__Task requirements__
For the entries below, the expected answer is the line with "setup | 8 | 15 |", the line with "u_regs.srr1_q[17] | 0.04 |", and every line between them, exactly as written, and nothing more.

__Given data__
◆ ◆ ◆ ◆ ◆

$ cat src/rtl/irq_entry_pkg.sv
package irq_entry_pkg;

    typedef enum logic [1:0] {
        SRC_NONE = 2'd0,
        SRC_DEC  = 2'd1,
        SRC_EXT  = 2'd2
    } irq_src_e;

    typedef enum logic [1:0] {
        INJ_IDLE = 2'd0,
        INJ_REQ  = 2'd1,
        INJ_WAIT = 2'd2
    } inj_state_e;

    localparam logic [11:0] VEC_EXT  = 12'h500;
    localparam logic [11:0] VEC_TRAP = 12'h700;
    localparam logic [11:0] VEC_DEC  = 12'h900;

    typedef struct packed {
        logic        take;
        logic [11:0] vector;
    } entry_cmd_t;

    function automatic logic [11:0] src_vector(irq_src_e s);
        case (s)
            SRC_DEC: return VEC_DEC;
            SRC_EXT: return VEC_EXT;
            default: return VEC_TRAP;
        endcase
    endfunction

endpackage

$ cat src/rtl/irq_src_select.sv
module irq_src_select
    import irq_entry_pkg::*;
(
    input  logic     ee,
    input  logic     dec_sign,
    input  logic     ext_line,
    output irq_src_e src
);
    always_comb begin
        src = SRC_NONE;
        if (ee) begin
            if (dec_sign)      src = SRC_DEC;
            else if (ext_line) src = SRC_EXT;
        end
    end
endmodule

$ cat src/rtl/irq_inject_ctrl.sv
module irq_inject_ctrl
    import irq_entry_pkg::*;
(
    input  logic       clk,
    input  logic       rst,
    input  irq_src_e   src,
    input  logic       ack,
    input  logic       op_exec,
    output logic       req,
    output logic       op_valid,
    output logic [11:0] vector
);
    inj_state_e state_q;
    irq_src_e   src_q;

    always_ff @(posedge clk) begin
        if (rst) begin
            state_q <= INJ_IDLE;
            src_q   <= SRC_NONE;
        end else begin
            case (state_q)
                INJ_IDLE: if (src != SRC_NONE) begin
                    state_q <= INJ_REQ;
                    src_q   <= src;
                end
                INJ_REQ:  if (ack) state_q <= INJ_WAIT;
                INJ_WAIT: if (op_exec) state_q <= INJ_IDLE;
                default:  state_q <= INJ_IDLE;
            endcase
        end
    end

    assign req      = (state_q == INJ_REQ);
    assign op_valid = (state_q == INJ_WAIT) && op_exec;
    assign vector   = src_vector(src_q);
endmodule

$ cat src/rtl/irq_entry_regs.sv
module irq_entry_regs
    import irq_entry_pkg::*;
#(
    parameter int XLEN   = 64,
    parameter int EE_BIT = 15
) (
    input  logic            clk,
    input  logic            rst,
    input  entry_cmd_t      cmd,
    input  logic [XLEN-1:0] msr_in,
    input  logic [XLEN-1:0] nia_in,
    output logic [XLEN-1:0] msr_q,
    output logic [XLEN-1:0] srr0_q,
    output logic [XLEN-1:0] srr1_q,
    output logic [XLEN-1:0] nia_q,
    output logic            strobe_q
);
    localparam logic [XLEN-1:0] EE_MASK = XLEN'(1) << EE_BIT;

    always_ff @(posedge clk) begin
        if (rst) begin
            msr_q    <= '0;
            srr0_q   <= '0;
            srr1_q   <= '0;
            nia_q    <= '0;
            strobe_q <= 1'b0;
        end else begin
            strobe_q <= cmd.take;
            if (cmd.take) begin
                msr_q  <= msr_in & ~EE_MASK;
                srr0_q <= nia_in;
                srr1_q <= msr_in;
                nia_q  <= XLEN'(cmd.vector);
            end
        end
    end
endmodule

$ cat src/rtl/irq_trap_entry.sv
module irq_trap_entry
    import irq_entry_pkg::*;
#(
    parameter int XLEN   = 64,
    parameter int EE_BIT = 15
) (
    input  logic            clk,
    input  logic            rst,
    input  logic [XLEN-1:0] msr_in,
    input  logic [XLEN-1:0] dec_in,
    input  logic            ext_irq,
    input  logic            inject_ack,
    input  logic            exec_irq_op,
    input  logic            exec_trap,
    input  logic [XLEN-1:0] exec_nia,
    output logic            inject_req,
    output logic [XLEN-1:0] msr_out,
    output logic [XLEN-1:0] srr0,
    output logic [XLEN-1:0] srr1,
    output logic [XLEN-1:0] redirect_nia,
    output logic            redirect_valid
);
    irq_src_e    src;
    logic        irq_take;
    logic [11:0] irq_vec;
    entry_cmd_t  cmd;

    irq_src_select u_sel (
        .ee       (msr_in[EE_BIT]),
        .dec_sign (dec_in[XLEN-1]),
        .ext_line (ext_irq),
        .src      (src)
    );

    irq_inject_ctrl u_inj (
        .clk      (clk),
        .rst      (rst),
        .src      (src),
        .ack      (inject_ack),
        .op_exec  (exec_irq_op),
        .req      (inject_req),
        .op_valid (irq_take),
        .vector   (irq_vec)
    );

    always_comb begin
        cmd.take   = irq_take || exec_trap;
        cmd.vector = irq_take ? irq_vec : VEC_TRAP;
    end

    irq_entry_regs #(.XLEN(XLEN), .EE_BIT(EE_BIT)) u_regs (
        .clk      (clk),
        .rst      (rst),
        .cmd      (cmd),
        .msr_in   (msr_in),
        .nia_in   (exec_nia),
        .msr_q    (msr_out),
        .srr0_q   (srr0),
        .srr1_q   (srr1),
        .nia_q    (redirect_nia),
        .strobe_q (redirect_valid)
    );
endmodule

$ cat config.mk
export PLATFORM = sky130hd
export DESIGN_NAME = irq_trap_entry
export DESIGN_NICKNAME = d
export VERILOG_FILES = /design/src/rtl/irq_entry_pkg.sv /design/src/rtl/irq_src_select.sv /design/src/rtl/irq_inject_ctrl.sv /design/src/rtl/irq_entry_regs.sv /design/src/rtl/irq_trap_entry.sv
export SDC_FILE = /design/constraint.sdc
export NUM_CORES = 1
export LEC_CHECK = 0
export ABC_AREA = 1
export BUFFER_PORTS_ARGS = -buffer_cell sky130_fd_sc_hd__clkbuf_2
export CORE_AREA = 2 2 178 180
export CTS_CLUSTER_DIAMETER = 100
export DETAILED_ROUTE_END_ITERATION = 8
export DIE_AREA = 0 0 180 182
export PLACE_DENSITY = 0.51
export SLEW_MARGIN = 0
export SYNTH_ARGS = -nofsm -noshare
export SYNTH_HDL_FRONTEND = slang
export SYNTH_SLANG_ARGS = --single-unit
$ cat constraint.sdc
create_clock -name clk -period 1.3 [get_ports clk]
set_input_delay 0.26 -clock clk [delete_from_list [all_inputs] [get_ports clk]]
set_output_delay 0.26 -clock clk [all_outputs]
set_load 0.02 [all_outputs]
# Word level (Yosys, flattened, before mapping)
# Cells that the tools add are included.
# totals
reg_bits	208
inputBits	198
output_inout_bits	258
word_cells	29
# op_classes
n_eq_ne	7
muxes	9
n_reduce_logical	6
# ops
cell	n
case mux 12 bit (2 select lines)	1
two-way mux 12 bit	1
two-way mux 2 bit	6
case mux 2 bit (3 select lines)	1
equality test 2 x 1 -> 1 bit, second input constant	2
equality test 2 bit, second input constant	2
!= test 2 bit, second input constant	2
AND reduction 3 bit	1
zero test 2 bit	1
!= test 2 x 1 -> 1 bit, second input constant	1
AND reduction 2 bit	1
nonzero test 2 bit	1
logical AND 1 bit	1
logical OR 1 bit	1

# Longest topological paths before layout
# Gate-level depths: netlist (run 1).
# depth
ltp_word	6
depth_mapped	7
ltp_nobuf	5

# Cells and area by module
# From an unflattened synthesis (run 1), not the netlist that was laid out.
# unflattened
cells_unflattened	1077
area_unflattened_um2	6990.5
# by_module_without_submodules
module	n_inst	cells_per_inst	area_each_um2	seq_area_each_um2
irq_entry_regs	1	1007	6583.8	2822.7
irq_inject_ctrl	1	38	276.5	80.1
irq_trap_entry	1	28	112.6	0.0
irq_src_select	1	4	17.5	0.0

# Least setup slack after synthesis (run 1)
# Ideal clock, no wire load.
# synth_timing
kind	flip-flop to flip-flop
start	reg u_inj.state_q[1]
end	reg u_regs.srr1_q[30]
setup_ps	115
arrival_time_ps	1055
t_required_ps	1185
slack_ps	130
stages_incl_launch_ff	6
n_path_buf	2
period_less_slack_ps	1170
path_cell_list	dfxtp_1 > nand3_2 > buf_4 > buf_2 > a21oi_1 > nor2_1
# synth_between
elab_chain_len	3
# synth_rtl
element	line	text
from (decl)	irq_inject_ctrl.sv:13	inj_state_e state_q;
from (signal assigned)	irq_inject_ctrl.sv:18	state_q <= INJ_IDLE;
from (signal assigned)	irq_inject_ctrl.sv:23	state_q <= INJ_REQ;
from (signal assigned)	irq_inject_ctrl.sv:26	INJ_REQ: if (ack) state_q <= INJ_WAIT;
equality test 2 bit	irq_inject_ctrl.sv:34	assign op_valid = (state_q == INJ_WAIT) && op_exec;
logical AND 1 bit	irq_inject_ctrl.sv:34	
logical OR 1 bit	irq_trap_entry.sv:47	cmd.take = irq_take || exec_trap;
to (signal assigned)	irq_entry_regs.sv:32	srr1_q <= msr_in;
to (decl)	irq_entry_regs.sv:14	output logic [XLEN-1:0] srr1_q,
# Every way passes these cells.
# A chain may end at the register's enable or synchronous reset.

# Worst setup path in the final report (run 1)
# layout_timing
start	reg u_inj.state_q[1]
end	out inject_req
# layout_between
elab_chain_len	1
# layout_rtl
element	line	text
equality test 2 x 1 -> 1 bit	irq_inject_ctrl.sv:33	assign req = (state_q == INJ_REQ);
to (decl)	irq_trap_entry.sv:16	output logic inject_req,
# Every way passes these cells.

==> flow_metrics.env, run 1 <==
export IMPL_status="complete, but fails checks"
export IMPL_violations="negative setup slack"
export IMPL_htreeDepth=4
export IMPL_ys_seq_area_share_pct=40.1
export IMPL_ctsHoldBuffers=0
export IMPL_clkSinkCount=137
export IMPL_yosysWarningCount=0
export IMPL_critical_path_class="reg -> out"
export IMPL_rr_endpoint="u_regs.srr0_q[55]"
export IMPL_row_count=65
export IMPL_min_from="exec_nia[54]"
export IMPL_dr_pass1_iters=4
export IMPL_numCtsBuffers=17
export IMPL_synthCells=885
export IMPL_reg2reg_depth=6
export IMPL_avgSynthCellArea_um2=7.73
export IMPL_initial_core_util_pct=22.1
export IMPL_start_kind="register"
export IMPL_leakagePower_nw=4.86
export IMPL_final_period_utilization_pct=103
export IMPL_power_density_nw_per_um2=1290
export IMPL_final_common_cell="clkbuf_2"
export IMPL_io_buffers=331
export IMPL_num_fill_cells=3338
export IMPL_setup_tns_ns=-0.0353
export IMPL_rsz0062_at_grt="true"
export IMPL_die_area_um2=32800
export IMPL_placed_cell_area_um2=8480
export IMPL_synth_ff_latch_count=137
export IMPL_ant_nets=0
export IMPL_pin_count=456
export IMPL_cts_tree="done"
export IMPL_drive_gt1_share_pct=40.5
export IMPL_maxCapViolCount=0
export IMPL_holdPathEnd="u_regs.srr0_q[54]"
export IMPL_grt_pass1_vias=5675
export IMPL_fin_skew_ns=0.0118
export IMPL_stdcell_area_um2=9610
export IMPL_clk_latency_ns=0.42
export IMPL_min_period_ns=1.34
export IMPL_drt_iter0_drc=290
export IMPL_place_gp_congestion=0.733
export IMPL_syn_cell_area_um2=6840
export IMPL_wl_per_cell_um=13.3
export IMPL_vias_per_cell=4.07
export IMPL_whs_path_depth=3
export IMPL_routed_wl_mm=21.0
export IMPL_clk_pin_slew_ns=0.07
export IMPL_dieHeight_um=182
export IMPL_grt_first_pass_wirelength_mm=30.5
export IMPL_reg2reg_from="u_inj.state_q[1]"
export IMPL_area_growth_pct=40.4
export IMPL_synth_cell_types=18
export IMPL_final_cell_mix="clkbuf_2 (328), nand2_1 (138), nor2_1 (136)"
export IMPL_die_w_um=180
export IMPL_clockRootBuffer="clkbuf_16"
export IMPL_cts_max_path_buffers=2
export IMPL_hold_viol=0
export IMPL_grt_max_degree=59
export IMPL_cp_arrival_ns=1.08
export IMPL_setup_ws_ns=-0.0353
export IMPL_report_final_slew_viol_count=0
export IMPL_core_um2=31000
export IMPL_required_ns=1.04
export IMPL_antennaDiodeCount=0
export IMPL_overflow=0
export IMPL_nets=1362
export IMPL_stdcell_count=1576
export IMPL_drc=0
export IMPL_worst_path_max_fanout=2
export IMPL_rrSetupSlack_ns=0
export IMPL_min_path_type="in -> reg"
export IMPL_setup_viol=1
export IMPL_ir_drop_v=0.000660
export IMPL_post_dp_hpwl_mm=14.1
export IMPL_max_freq_mhz=749
export IMPL_endpoint_kind="primary output"
export IMPL_place_inst=1530
export IMPL_via_count=6416
export IMPL_grt_usage_pct=11.6
export IMPL_grt_antenna_before_repair=0
==> area by class of cell <==
cell class                 instances  area, um2  share of cell area [%]
timing repair buffer             393       2570                    26.7
sequential                       137       2750                    28.6
clock inverter                     8        118                    1.22
tap                              402        503                    5.23
multi-input combinational        607       3150                    32.8
inverter                           6       32.5                   0.339
clock buffer                      23        488                    5.08
==> worst max-delay path, stage by stage, from the launching register on <==
cell     delay, ns
dfxtp_2       0.32
buf_6         0.11
nor2_4        0.10
buf_8         0.12
==> per-stage QoR <==
| step | power (mW) | hold WS (ns) | setup slack, ns | utilization [%] |
|---|---|---|---|---|
| finish | 12.4 | 0.0559 | -0.0353 | 31.0 |
| global route | 13.1 | 0.0418 | -0.107 | 31.0 |
| CTS | 12.5 | 0.0292 | -0.0882 | 29.5 |
| detailed placement | 7.24 | 0.463 | 0.0916 | 27.4 |
| global placement | 7.22 | 0.459 | 0.103 | 27.4 |
| floorplan | 6.62 | 0.392 | 0.130 | - |
==> kinds of logic (layout without fill, tap and decap cells) <==
| group | after synthesis | after routing | synth area share, % |
|---|---|---|---|
| simple gates | 408 | 408 | 29.6 |
| buf+inv | 201 | 430 | 19.9 |
| flops | 137 | 137 | 40.1 |
| compound gates | 136 | 136 | 9.95 |
| fa+ha+maj | 2 | 2 | 0.366 |
| other cells | 1 | 61 | 0.0548 |
==> cell usage after synthesis <==
cell      count  area, um2
o21ai_0       2       10.0
nand4_1       1       6.26
nand3b_1    129        968
a21oi_1     134        671
conb_1        1       3.75
inv_2         1       3.75
nor2_1      137        514
nand2_1     138        518
buf_4       126        946
nand3_2       1       10.0
inv_1         5       18.8
buf_2        19       95.1
clkbuf_1     24       90.1
dfxtp_1     137       2740
ha_1          2       25.0
buf_6        15        169
buf_1        11       41.3
nand3_1       2       10.0
==> worst max-delay path by stage <==
stage | startpoint | endpoint | slack [ns] | cells after the start
2_1_floorplan | u_inj.state_q[1] | u_regs.srr1_q[30] | 0.13 | 5
3_3_place_gp | u_inj.state_q[0] | u_regs.srr1_q[42] | 0.10 | 6
3_5_place_dp | exec_irq_op | u_regs.srr0_q[23] | 0.09 | 7
4_1_cts | u_inj.state_q[1] | inject_req | -0.09 | 3
5_1_grt | u_inj.state_q[1] | inject_req | -0.11 | 3
6_report | u_inj.state_q[1] | inject_req | -0.04 | 3
==> per-layer routing <==
metal  up-vias  part of all wire, %  GRT usage (%)
met2       236                   48           19.4
met4         0                 0.76           3.51
li1       3253                    -              -
met3         7                  7.4           3.75
met1      2920                   44           14.1
met5         -                    0              0
==> where the power goes <==
group          leakage [nW]  switching [mW]  internal, mW
Sequential             1.14           0.187          4.52
Clock                 0.299            1.94          3.20
Combinational          3.42            1.58         0.987
Total                  4.86            3.70          8.71
==> registers in the layout (all words and copies together) (netlist names) <==
register / flops
u_inj.src_q: 2
u_inj.state_q: 2
u_regs.nia_q: 4
u_regs.srr0_q: 64
u_regs.srr1_q: 64
u_regs.strobe_q: 1
==> what timing repair did <==
action / 4_1_cts / 5_1_grt
setup buffers: 3 / 3
resized for setup: 10 / 58
setup endpoints to repair: 3 / 56
cloned: 0 / 10
pin swaps: 1 / 2
Power figures use the tool's default switching activity.
==> run 2, diff against run 1 <==
PLACE_DENSITY = unset   (was 0.51)
PLACE_DENSITY_LB_ADDON = 0.08   (was unset)
==> flow_metrics.env, run 2 (same netlist as run 1, synthesis figures left out) <==
export IMPL_drive_gt1_share_pct=36.5
export IMPL_required_ns=1.04
export IMPL_antennaDiodeCount=0
export IMPL_cp_endpoint="inject_req"
export IMPL_start_kind="register"
export IMPL_grt_first_pass_wirelength_mm=32.5
export IMPL_area_growth_pct=33.4
export IMPL_clockRootBuffer="clkbuf_16"
export IMPL_htreeDepth=4
export IMPL_multiInputGateArea_um2=3000
export IMPL_rsz0062_at_grt="true"
export IMPL_drc=0
export IMPL_grt_usage_pct=12.5
export IMPL_drt_iter0_drc=261
export IMPL_grt_pass1_vias=5790
export IMPL_max_stage_delay_ns=0.32
export IMPL_fin_skew_ns=0.0188
export IMPL_io_buffers=331
export IMPL_clk_pin_slew_ns=0.07
export IMPL_ir_drop_v=0.000693
export IMPL_place_gp_congestion=0.717
export IMPL_num_fill_cells=3490
export IMPL_die_w_um=180
export IMPL_cp_num_buf_inv=2
export IMPL_slowest_stage="dfxtp_2"
export IMPL_report_final_slew_viol_count=0
export IMPL_core_um2=31000
export IMPL_reg2reg_depth=6
export IMPL_stdcell_count=1564
export IMPL_hold_viol=0
export IMPL_initial_core_util_pct=22.1
export IMPL_path_cells="buf_6 > nor2_4 > buf_8"
export IMPL_maxCapViolCount=0
export IMPL_nets=1349
export IMPL_grt_max_degree=38
export IMPL_final_period_utilization_pct=101
export IMPL_final_common_cell="clkbuf_2"
export IMPL_post_dp_hpwl_mm=15.6
export IMPL_top_regs="u_regs.srr0_q: 64 flops, u_regs.srr1_q: 64 flops, u_regs.nia_q: 4 flops"
export IMPL_setup_viol=1
export IMPL_rrSetupSlack_ns=0.07
export IMPL_routed_wl_mm=21.9
export IMPL_vias_per_cell=4.03
export IMPL_wl_per_cell_um=14.0
export IMPL_ant_nets=0
export IMPL_seqCellArea_um2=2750
export IMPL_power_density_nw_per_um2=1280
export IMPL_grt_antenna_before_repair=0
export IMPL_rr_endpoint="u_regs.srr1_q[62]"
export IMPL_holdWs_ns=0.0574
export IMPL_leakagePower_nw=4.66
export IMPL_whs_path_depth=3
export IMPL_clk_latency_ns=0.42
export IMPL_cts_tree="done"
export IMPL_cp_arrival_ns=1.05
export IMPL_pin_count=456
export IMPL_via_count=6308
export IMPL_reg2reg_from="u_inj.state_q[0]"
export IMPL_numCtsBuffers=17
export IMPL_setup_ws_ns=-0.00722
export IMPL_critical_path_top_delay_family="flip-flops"
export IMPL_dieHeight_um=182
export IMPL_critical_path_class="reg -> out"
export IMPL_row_count=65
export IMPL_dr_pass1_iters=4
export IMPL_violations="negative setup slack"
export IMPL_final_cell_mix="clkbuf_2 (326), nand2_1 (138), nor2_1 (136)"
export IMPL_clkSinkCount=137
export IMPL_min_path_type="in -> reg"
export IMPL_endpoint_kind="primary output"
export IMPL_min_period_ns=1.31
export IMPL_startpoint="u_inj.state_q[1]"
export IMPL_worst_path_max_fanout=2
export IMPL_status="complete, but fails checks"
export IMPL_path_depth=3
export IMPL_place_inst=1525
export IMPL_overflow=0
export IMPL_die_area_um2=32800
export IMPL_cts_max_path_buffers=2
export IMPL_max_freq_mhz=765
==> run 2: cell types whose count changed in the layout (fill, tap and decap cells not counted), moves of 4 or more <==
| cell | change |
|---|---|
| clkbuf_16 | -6 |
| buf_2 | +4 |
| a21oi_2 | -39 |
| a21oi_1 | +40 |
| clkinvlp_4 | +6 |
==> run 2: worst reg2reg max path, delay by kind of cell, from the launching register on <==
kind | cells | cell delay (ns)
compound gates | 1 | 0.16
buf+inv | 3 | 0.47
flops | 1 | 0.32
simple gates | 2 | 0.19
==> run 2: area by class of cell <==
type	count	area share, %
clock buffers	20	4.89
clock inverters	12	1.01
inverters	6	0.356
multi-input cells	607	32.8
flip-flops and latches	137	30.1
well taps	402	5.51
repair buffers	380	25.3
==> run 2: what timing repair did <==
| action | in CTS | in global routing |
|---|---|---|
| resized for setup | 8 | 15 |
| buffers inserted | 2 | 3 |
| setup endpoints to repair | 1 | 51 |
| pin swaps | 1 | 1 |
| gates cloned | 0 | 3 |
| hold buffers | 0 | 0 |
==> run 2: per-stage QoR <==
step	instance area [um2]	worst slack, ns	total power, mW	TNS (ns)	utilization, %
floorplan	7070	0.130	6.62	0	-
global placement	8420	0.0319	7.26	0	27.2
detailed placement	8420	0.0380	7.25	0	27.2
CTS	8990	-0.0533	12.0	-0.0533	29.0
global route	9130	-0.0668	12.4	-0.0681	29.5
finish	9130	-0.00722	11.7	-0.00722	29.5
==> run 2: worst min-delay path by stage <==
| stage | start | to | slack [ns] |
|---|---|---|---|
| after floorplan | exec_nia[0] | u_regs.srr0_q[0] | 0.39 |
| after global placement | u_inj.src_q[1] | u_inj.src_q[1] | 0.45 |
| after detailed placement | u_inj.src_q[1] | u_inj.src_q[1] | 0.46 |
| after CTS | exec_nia[35] | u_regs.srr0_q[35] | 0.04 |
| after global routing | msr_in[17] | u_regs.srr1_q[17] | 0.04 |
| final | msr_in[23] | u_regs.srr1_q[23] | 0.06 |
==> run 2: routing by layer <==
layer / share of wire [%] / GRT usage [%] / vias to the layer above
li1: - / - / 3239
met1: 46 / 16.1 / 2822
met2: 45 / 19.9 / 240
met3: 7.6 / 4.23 / 7
met5: 0 / 0 / -
met4: 0.92 / 3.35 / 0
==> run 2: report_power, final <==
group	switching (mW)	internal [mW]
Clock	2.04	2.51
Combinational	1.54	0.927
Sequential	0.187	4.52
Total	3.77	7.95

◆ ◆ ◆ ◆ ◆

__The completed task__
| resized for setup | 8 | 15 |
| buffers inserted | 2 | 3 |
| setup endpoints to repair | 1 | 51 |
| pin swaps | 1 | 1 |
| gates cloned | 0 | 3 |
| hold buffers | 0 | 0 |
==> run 2: per-stage QoR <==
step	instance area [um2]	worst slack, ns	total power, mW	TNS (ns)	utilization, %
floorplan	7070	0.130	6.62	0	-
global placement	8420	0.0319	7.26	0	27.2
detailed placement	8420	0.0380	7.25	0	27.2
CTS	8990	-0.0533	12.0	-0.0533	29.0
global route	9130	-0.0668	12.4	-0.0681	29.5
finish	9130	-0.00722	11.7	-0.00722	29.5
==> run 2: worst min-delay path by stage <==
| stage | start | to | slack [ns] |
|---|---|---|---|
| after floorplan | exec_nia[0] | u_regs.srr0_q[0] | 0.39 |
| after global placement | u_inj.src_q[1] | u_inj.src_q[1] | 0.45 |
| after detailed placement | u_inj.src_q[1] | u_inj.src_q[1] | 0.46 |
| after CTS | exec_nia[35] | u_regs.srr0_q[35] | 0.04 |
| after global routing | msr_in[17] | u_regs.srr1_q[17] | 0.04 |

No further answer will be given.